The command pgcopydb clone copies a database from the given source Postgres instance to the target Postgres instance.

pgcopydb clone: Clone an entire database from source to target
usage: pgcopydb clone  --source ... --target ... [ --table-jobs ... --index-jobs ... ]

--source Postgres URI to the source database
--target Postgres URI to the target database
--dir Work directory to use
--table-jobs Number of concurrent COPY jobs to run
--index-jobs Number of concurrent CREATE INDEX jobs to run
--drop-if-exists On the target database, clean-up from a previous run first
--roles Also copy roles found on source to target
--no-owner Do not set ownership of objects to match the original database
--no-acl Prevent restoration of access privileges (grant/revoke commands).
--no-comments Do not output commands to restore comments
--skip-large-objects Skip copying large objects (blobs)
--filters <filename> Use the filters defined in <filename>
--restart Allow restarting when temp files exist already
--resume Allow resuming operations after a failure
--not-consistent Allow taking a new snapshot on the source database
--snapshot Use snapshot obtained with pg_export_snapshot
--follow Implement logical decoding to replay changes
--slot-name Use this Postgres replication slot name
--create-slot Create the replication slot
--origin Use this Postgres replication origin node name
--endpos Stop replaying changes when reaching this LSN


PGCOPYDB FORK

The command pgcopydb fork copies a database from the given source Postgres instance to the target Postgres instance.

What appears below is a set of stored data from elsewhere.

$ cat src/rtl/mult_seq_ctrl.sv
// -----------------------------------------------------------------------------
// mult_seq_ctrl
//
// Purpose : Moore FSM sequencer for a shift-add multiplier datapath. It
//           accepts a start request, loads the operands, clears the
//           accumulator, then for each of the WIDTH multiplier bits tests the
//           LSB (flag), optionally adds B into the accumulator, and shifts
//           {ACC,SR} right by one. After the last shift it loads the product
//           output register and pulses done.
//
// Ports   :
//   sys_clk  in   system clock, rising edge
//   sys_rst  in   synchronous active-high reset (returns to IDLE, cnt=0)
//   bus      mult_seq_ctrl_if.master
//              in : start, flag
//              out: busy, done and the 13 datapath strobes
//
// Parameters:
//   WIDTH  operand width, 2..16; sets the number of bit iterations
//   CNT_W  iteration counter width, derived from WIDTH
//
// Build option:
//   MULT_CONST_LAT_EN  when defined, every bit goes through ADD regardless
//                      of flag (the add is suppressed for zero bits), giving
//                      a data-independent latency of 2 + 3*WIDTH cycles.
//                      When undefined, zero bits skip ADD and latency is
//                      2 + 2*WIDTH + popcount(A).
//
// All outputs come straight from flops: the output word is decoded from the
// next state and registered on the same edge as the state itself, so each
// output is a pure function of the current state with no combinational path
// from start/flag.
// -----------------------------------------------------------------------------
module mult_seq_ctrl #(
  parameter  int WIDTH = 4,
  localparam int CNT_W = $clog2(WIDTH)
) (
  input  logic            sys_clk,
  input  logic            sys_rst,
  mult_seq_ctrl_if.master bus
);

  // Elaboration guard on the legal operand width range.
  generate
    if (WIDTH < 2 || WIDTH > 16) begin : g_bad_width
      $error("mult_seq_ctrl: WIDTH must be in 2..16");
    end
  endgenerate

  typedef enum logic [2:0] {
    S_IDLE  = 3'd0,
    S_LOAD  = 3'd1,
    S_INIT  = 3'd2,
    S_TEST  = 3'd3,
    S_ADD   = 3'd4,
    S_SHIFT = 3'd5,
    S_DONE  = 3'd6
  } state_t;

  // Full registered output word; field order is irrelevant to the datapath.
  typedef struct packed {
    logic busy;
    logic done;
    logic enA;
    logic enB;
    logic enDPO;
    logic ABsel;
    logic sr_c1;
    logic sr_c0;
    logic enSR;
    logic SRsel;
    logic alu_c2;
    logic alu_c1;
    logic alu_c0;
    logic enACC;
    logic clrACC;
  } strobe_t;

  localparam logic [CNT_W-1:0] LAST_CNT = CNT_W'(WIDTH - 1);

  state_t          r_state;
  logic [CNT_W-1:0] r_cnt;
  strobe_t         r_out;

  state_t          w_next;
  strobe_t         w_out_next;
  logic            w_last;
  logic            w_add_en;

  // ---------------------------------------------------------------------------
  // Next-state rule. flag only matters when leaving TEST.
  // ---------------------------------------------------------------------------
  function automatic state_t next_state(input state_t s,
                                        input logic   start,
                                        input logic   flag,
                                        input logic   last);
    state_t n;
    n = s;
    case (s)
      S_IDLE:  n = start ? S_LOAD : S_IDLE;
      S_LOAD:  n = S_INIT;
      S_INIT:  n = S_TEST;
`ifdef MULT_CONST_LAT_EN
      // Every bit takes the same path so latency ignores the operand value.
      S_TEST:  n = S_ADD;
`else
      S_TEST:  n = flag ? S_ADD : S_SHIFT;
`endif
      S_ADD:   n = S_SHIFT;
      S_SHIFT: n = last ? S_DONE : S_TEST;
      S_DONE:  n = S_IDLE;
      default: n = S_IDLE;
    endcase
`ifdef MULT_CONST_LAT_EN
    // flag has no effect on the state sequence in this build.
    n = state_t'(n | (3'd0 & {3{flag}}));
`endif
    return n;
  endfunction

  // ---------------------------------------------------------------------------
  // Output decode for a given state. add_en qualifies the ADD strobes; it is
  // constant 1 when ADD is only ever entered for a set multiplier bit.
  // ---------------------------------------------------------------------------
  function automatic strobe_t decode(input state_t s, input logic add_en);
    strobe_t o;
    o = '0;
    case (s)
      S_IDLE: begin
      end
      S_LOAD: begin
        o.busy = 1'b1;
        o.enA  = 1'b1;
        o.enB  = 1'b1;
      end
      S_INIT: begin
        // Clear ACC and parallel-load the multiplier A into the SR.
        o.busy   = 1'b1;
        o.clrACC = 1'b1;
        o.enSR   = 1'b1;
        o.sr_c1  = 1'b1;
        o.sr_c0  = 1'b0;
        o.ABsel  = 1'b0;
      end
      S_TEST: begin
        o.busy = 1'b1;
      end
      S_ADD: begin
        // ACC + B when enabled; otherwise alu=000 with the load held off.
        o.busy   = 1'b1;
        o.alu_c0 = add_en;
        o.enACC  = add_en;
      end
      S_SHIFT: begin
        // {carry,ACC} shifts right while the SR shifts in ACC's old LSB.
        o.busy   = 1'b1;
        o.enSR   = 1'b1;
        o.sr_c1  = 1'b0;
        o.sr_c0  = 1'b1;
        o.SRsel  = 1'b1;
        o.alu_c1 = 1'b1;
        o.enACC  = 1'b1;
      end
      S_DONE: begin
        o.busy  = 1'b1;
        o.enDPO = 1'b1;
        o.done  = 1'b1;
      end
      default: begin
      end
    endcase
    return o;
  endfunction

  assign w_last = (r_cnt == LAST_CNT);

`ifdef MULT_CONST_LAT_EN
  // ADD is entered only from TEST, so flag here is the bit being tested.
  assign w_add_en = bus.flag;
`else
  assign w_add_en = 1'b1;
`endif

  assign w_next     = next_state(r_state, bus.start, bus.flag, w_last);
  assign w_out_next = decode(w_next, w_add_en);

  // ---------------------------------------------------------------------------
  // State, iteration counter and registered outputs.
  // ---------------------------------------------------------------------------
  always_ff @(posedge sys_clk) begin
    if (sys_rst) begin
      r_state <= S_IDLE;
      r_cnt   <= '0;
      r_out   <= '0;
    end else begin
      r_state <= w_next;
      r_out   <= w_out_next;
      if (r_state == S_INIT) begin
        r_cnt <= '0;
      end else if (r_state == S_SHIFT && !w_last) begin
        r_cnt <= r_cnt + CNT_W'(1);
      end
    end
  end

  assign bus.busy   = r_out.busy;
  assign bus.done   = r_out.done;
  assign bus.enA    = r_out.enA;
  assign bus.enB    = r_out.enB;
  assign bus.enDPO  = r_out.enDPO;
  assign bus.ABsel  = r_out.ABsel;
  assign bus.sr_c1  = r_out.sr_c1;
  assign bus.sr_c0  = r_out.sr_c0;
  assign bus.enSR   = r_out.enSR;
  assign bus.SRsel  = r_out.SRsel;
  assign bus.alu_c0 = r_out.alu_c0;
  assign bus.alu_c1 = r_out.alu_c1;
  assign bus.alu_c2 = r_out.alu_c2;
  assign bus.enACC  = r_out.enACC;
  assign bus.clrACC = r_out.clrACC;

endmodule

This command is an alias to the command pgcopydb clone seen above.

PGCOPYDB COPY-DB

The command pgcopydb copy-db copies a database from the given source Postgres instance to the target Postgres instance. This command is an alias to the command pgcopydb clone seen above, and available for backward compatibility only.

WARNING:

This command is deprecated and will get removed from pgcopydb when hitting version 1.0, please upgrade your scripts and integrations.


DESCRIPTION

The pgcopydb clone command implements the following steps:

1.
pgcopydb calls into pg_dump to produce the pre-data section and the post-data sections of the dump using Postgres custom format.
2.
The pre-data section of the dump is restored on the target database using the pg_restore command, creating all the Postgres objects from the source database into the target database.
3.
pgcopydb gets the list of ordinary and partitioned tables and for each of them runs COPY the data from the source to the target in a dedicated sub-process, and starts and control the sub-processes until all the data has been copied over.

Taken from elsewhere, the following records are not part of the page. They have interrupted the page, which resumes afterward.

## src/rtl/normalizer.sv

```systemverilog
// Iterative normalizer: shifts a 32-bit operand one bit per cycle until its
// MSB (mode 0) or LSB (mode 1) is set, reporting the shift count. A zero
// operand short-circuits straight to completion with a count of 32.
module normalizer (
  input  logic        clk,
  input  logic        rst,
  input  logic        start,
  input  logic [31:0] A,
  input  logic        mode,
  output logic        busy,
  output logic        done,
  output logic [31:0] out,
  output logic [5:0]  shamt,
  output logic        zero
);

  typedef enum logic [1:0] {
    IDLE  = 2'd0,
    SHIFT = 2'd1,
    DONE  = 2'd2
  } state_t;

  state_t      state_q, state_d;
  logic [31:0] work_q,  work_d;
  logic [4:0]  cnt_q,   cnt_d;    // a nonzero operand never needs more than 31 shifts
  logic        mode_q,  mode_d;
  logic [31:0] out_q,   out_d;
  logic [5:0]  shamt_q, shamt_d;
  logic        zero_q,  zero_d;
  logic        exit_bit;

  // Next-state logic: one exit test or one shift per cycle; results load only on completion.
  always_comb begin
    state_d  = state_q;
    work_d   = work_q;
    cnt_d    = cnt_q;
    mode_d   = mode_q;
    out_d    = out_q;
    shamt_d  = shamt_q;
    zero_d   = zero_q;
    exit_bit = mode_q ? work_q[0] : work_q[31];
    case (state_q)
      IDLE: begin
        if (start) begin
          work_d = A;
          cnt_d  = 5'd0;
          mode_d = mode;
          if (A == 32'd0) begin
            // Nothing to normalize: report 32 and skip the shift loop.
            state_d = DONE;
            out_d   = 32'd0;
            shamt_d = 6'd32;
            zero_d  = 1'b1;
          end else begin
            state_d = SHIFT;
          end
        end
      end
      SHIFT: begin
        if (exit_bit) begin
          state_d = DONE;
          out_d   = work_q;
          shamt_d = {1'b0, cnt_q};
          zero_d  = 1'b0;
        end else begin
          work_d = mode_q ? (work_q >> 1) : (work_q << 1);
          cnt_d  = cnt_q + 5'd1;
        end
      end
      DONE: begin
        // start is deliberately ignored here; the next request is taken from IDLE.
        state_d = IDLE;
      end
      default: begin
        state_d = IDLE;
      end
    endcase
  end

  // State and result registers; reset aborts any operation in flight.
  always_ff @(posedge clk) begin
    if (rst) begin
      state_q <= IDLE;
      work_q  <= 32'd0;
      cnt_q   <= 5'd0;
      mode_q  <= 1'b0;
      out_q   <= 32'd0;
      shamt_q <= 6'd0;
      zero_q  <= 1'b0;
    end else begin
      state_q <= state_d;
      work_q  <= work_d;
      cnt_q   <= cnt_d;
      mode_q  <= mode_d;
      out_q   <= out_d;
      shamt_q <= shamt_d;
      zero_q  <= zero_d;
    end
  end

  assign busy  = (state_q != IDLE);
  assign done  = (state_q == DONE);
  assign out   = out_q;
  assign shamt = shamt_q;
  assign zero  = zero_q;

endmodule

```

A Postgres connection and a SQL query to the Postgres catalog table pg_class is used to get the list of tables with data to copy around, and the reltuples is used to start with the tables with the greatest number of rows first, as an attempt to minimize the copy time.

4.
An auxiliary process is started concurrently to the main COPY workers. This auxiliary process loops through all the Large Objects found on the source database and copies its data parts over to the target database, much like pg_dump itself would.

This step is much like pg_dump | pg_restore for large objects data parts, except that there isn't a good way to do just that with the tooling.

5.
In each copy table sub-process, as soon as the data copying is done, then pgcopydb gets the list of index definitions attached to the current target table and creates them in parallel.

The primary indexes are created as UNIQUE indexes at this stage.

6.
Then the PRIMARY KEY constraints are created USING the just built indexes. This two-steps approach allows the primary key index itself to be created in parallel with other indexes on the same table, avoiding an EXCLUSIVE LOCK while creating the index.
7.
Then VACUUM ANALYZE is run on each target table as soon as the data and indexes are all created.
8.
Then pgcopydb gets the list of the sequences on the source database and for each of them runs a separate query on the source to fetch the last_value and the is_called metadata the same way that pg_dump does.

For each sequence, pgcopydb then calls pg_catalog.setval() on the target database with the information obtained on the source database.

9.
The final stage consists now of running the pg_restore command for the post-data section script for the whole database, and that's where the foreign key constraints and other elements are created.

The post-data script is filtered out using the pg_restore --use-list option so that indexes and primary key constraints already created in step 4. are properly skipped now.




When using the --follow option the steps from the pgcopydb follow command are also run concurrently to the main copy. The Change Data Capture is then automatically driven from a prefetch-only phase to the prefetch-and-catchup phase, which is enabled as soon as the base copy is done.

See the command pgcopydb stream sentinel set endpos to remote control the follow parts of the command even while the command is already running.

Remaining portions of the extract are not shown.